> _Exercise input_:
——

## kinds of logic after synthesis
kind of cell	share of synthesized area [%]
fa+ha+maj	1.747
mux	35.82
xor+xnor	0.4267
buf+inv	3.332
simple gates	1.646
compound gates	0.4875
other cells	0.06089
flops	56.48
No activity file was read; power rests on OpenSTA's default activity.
### config.mk
export PLATFORM = sky130hd
export DESIGN_NAME = seg_display_scan_flat
export DESIGN_NICKNAME = d
export VERILOG_FILES = /design/src/rtl/seg_pkg.sv /design/src/rtl/seg_display_scan_if.sv /design/src/rtl/bcd_to_seg.sv /design/src/rtl/seg_display_scan.sv /design/src/flat_wrapper.sv
export SDC_FILE = /design/constraint.sdc
export NUM_CORES = 1
export LEC_CHECK = 0
export CAP_MARGIN = 0
export CELL_PAD_IN_SITES_DETAIL_PLACEMENT = 1
export CELL_PAD_IN_SITES_GLOBAL_PLACEMENT = 1
export CORE_ASPECT_RATIO = 1.75
export CORE_MARGIN = 2
export CORE_UTILIZATION = 25
export CTS_CLUSTER_DIAMETER = 60
export CTS_CLUSTER_SIZE = 20
export DETAILED_ROUTE_END_ITERATION = 7
export PLACE_DENSITY = 0.62
export SETUP_SLACK_MARGIN = 0.4
export SKIP_LAST_GASP = 1
export SYNTH_ARGS = -nofsm -noshare
export SYNTH_HDL_FRONTEND = slang
export SYNTH_SLANG_ARGS = --single-unit
### constraint.sdc
create_clock -name clk -period 1.9 [get_ports clk]
set_clock_uncertainty 0.15 [all_clocks]
set_input_delay 0.38 -clock clk [delete_from_list [all_inputs] [get_ports clk]]
set_output_delay 0.38 -clock clk [all_outputs]
set_load 0.02 [all_outputs]
### src/rtl/seg_pkg.sv
// ---------------------------------------------------------------------------
// seg_pkg
//   Shared definitions for the 7-segment scan driver.
//   - state_e   : scan FSM states (blank dead-time / digit drive)
//   - SEG_*     : active-low segment patterns, bit order {g,f,e,d,c,b,a}
// ---------------------------------------------------------------------------
package seg_pkg;

  typedef enum logic {
    ST_BLANK = 1'b0,
    ST_DRIVE = 1'b1
  } state_e;

  localparam logic [6:0] SEG_BLANK = 7'h7F;
  localparam logic [6:0] SEG_DASH  = 7'h3F;

  localparam logic [6:0] SEG_0 = 7'h40;
  localparam logic [6:0] SEG_1 = 7'h79;
  localparam logic [6:0] SEG_2 = 7'h24;
  localparam logic [6:0] SEG_3 = 7'h30;
  localparam logic [6:0] SEG_4 = 7'h19;
  localparam logic [6:0] SEG_5 = 7'h12;
  localparam logic [6:0] SEG_6 = 7'h02;
  localparam logic [6:0] SEG_7 = 7'h78;
  localparam logic [6:0] SEG_8 = 7'h00;
  localparam logic [6:0] SEG_9 = 7'h10;

endpackage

——

> _Task goal_: All records above must be printed again, exactly.

> _Result_:
## kinds of logic after synthesis
kind of cell	share of synthesized area [%]
fa+ha+maj	1.747
mux	35.82
xor+xnor	0.4267
buf+inv	3.332
simple gates	1.646
compound gates	0.4875
other cells	0.06089
flops	56.48
No activity file was read; power rests on OpenSTA's default activity.
### config.mk
export PLATFORM = sky130hd
export DESIGN_NAME = seg_display_scan_flat
export DESIGN_NICKNAME = d
export VERILOG_FILES = /design/src/rtl/seg_pkg.sv /design/src/rtl/seg_display_scan_if.sv /design/src/rtl/bcd_to_seg.sv /design/src/rtl/seg_display_scan.sv /design/src/flat_wrapper.sv
export SDC_FILE = /design/constraint.sdc
export NUM_CORES = 1
export LEC_CHECK = 0
export CAP_MARGIN = 0
export CELL_PAD_IN_SITES_DETAIL_PLACEMENT = 1
export CELL_PAD_IN_SITES_GLOBAL_PLACEMENT = 1
export CORE_ASPECT_RATIO = 1.75
export CORE_MARGIN = 2
export CORE_UTILIZATION = 25
export CTS_CLUSTER_DIAMETER = 60
export CTS_CLUSTER_SIZE = 20
export DETAILED_ROUTE_END_ITERATION = 7
export PLACE_DENSITY = 0.62
export SETUP_SLACK_MARGIN = 0.4
export SKIP_LAST_GASP = 1
export SYNTH_ARGS = -nofsm -noshare
export SYNTH_HDL_FRONTEND = slang
export SYNTH_SLANG_ARGS = --single-unit
### constraint.sdc
create_clock -name clk -period 1.9 [get_ports clk]
set_clock_uncertainty 0.15 [all_clocks]
set_input_delay 0.38 -clock clk [delete_from_list [all_inputs] [get_ports clk]]
set_output_delay 0.38 -clock clk [all_outputs]
set_load 0.02 [all_outputs]
### src/rtl/seg_pkg.sv
// ---------------------------------------------------------------------------
// seg_pkg
//   Shared definitions for the 7-segment scan driver.
//   - state_e   : scan FSM states (blank dead-time / digit drive)
//   - SEG_*     : active-low segment patterns, bit order {g,f,e,d,c,b,a}
// ---------------------------------------------------------------------------
package seg_pkg;

  typedef enum logic {
    ST_BLANK = 1'b0,
    ST_DRIVE = 1'b1
  } state_e;

  localparam logic [6:0] SEG_BLANK = 7'h7F;
  localparam logic [6:0] SEG_DASH  = 7'h3F;

  localparam logic [6:0] SEG_0 = 7'h40;
  localparam logic [6:0] SEG_1 = 7'h79;
  localparam logic [6:0] SEG_2 = 7'h24;
  localparam logic [6:0] SEG_3 = 7'h30;
  localparam logic [6:0] SEG_4 = 7'h19;
  localparam logic [6:0] SEG_5 = 7'h12;
  localparam logic [6:0] SEG_6 = 7'h02;
  localparam logic [6:0] SEG_7 = 7'h78;
  localparam logic [6:0] SEG_8 = 7'h00;
  localparam logic [6:0] SEG_9 = 7'h10;

endpackage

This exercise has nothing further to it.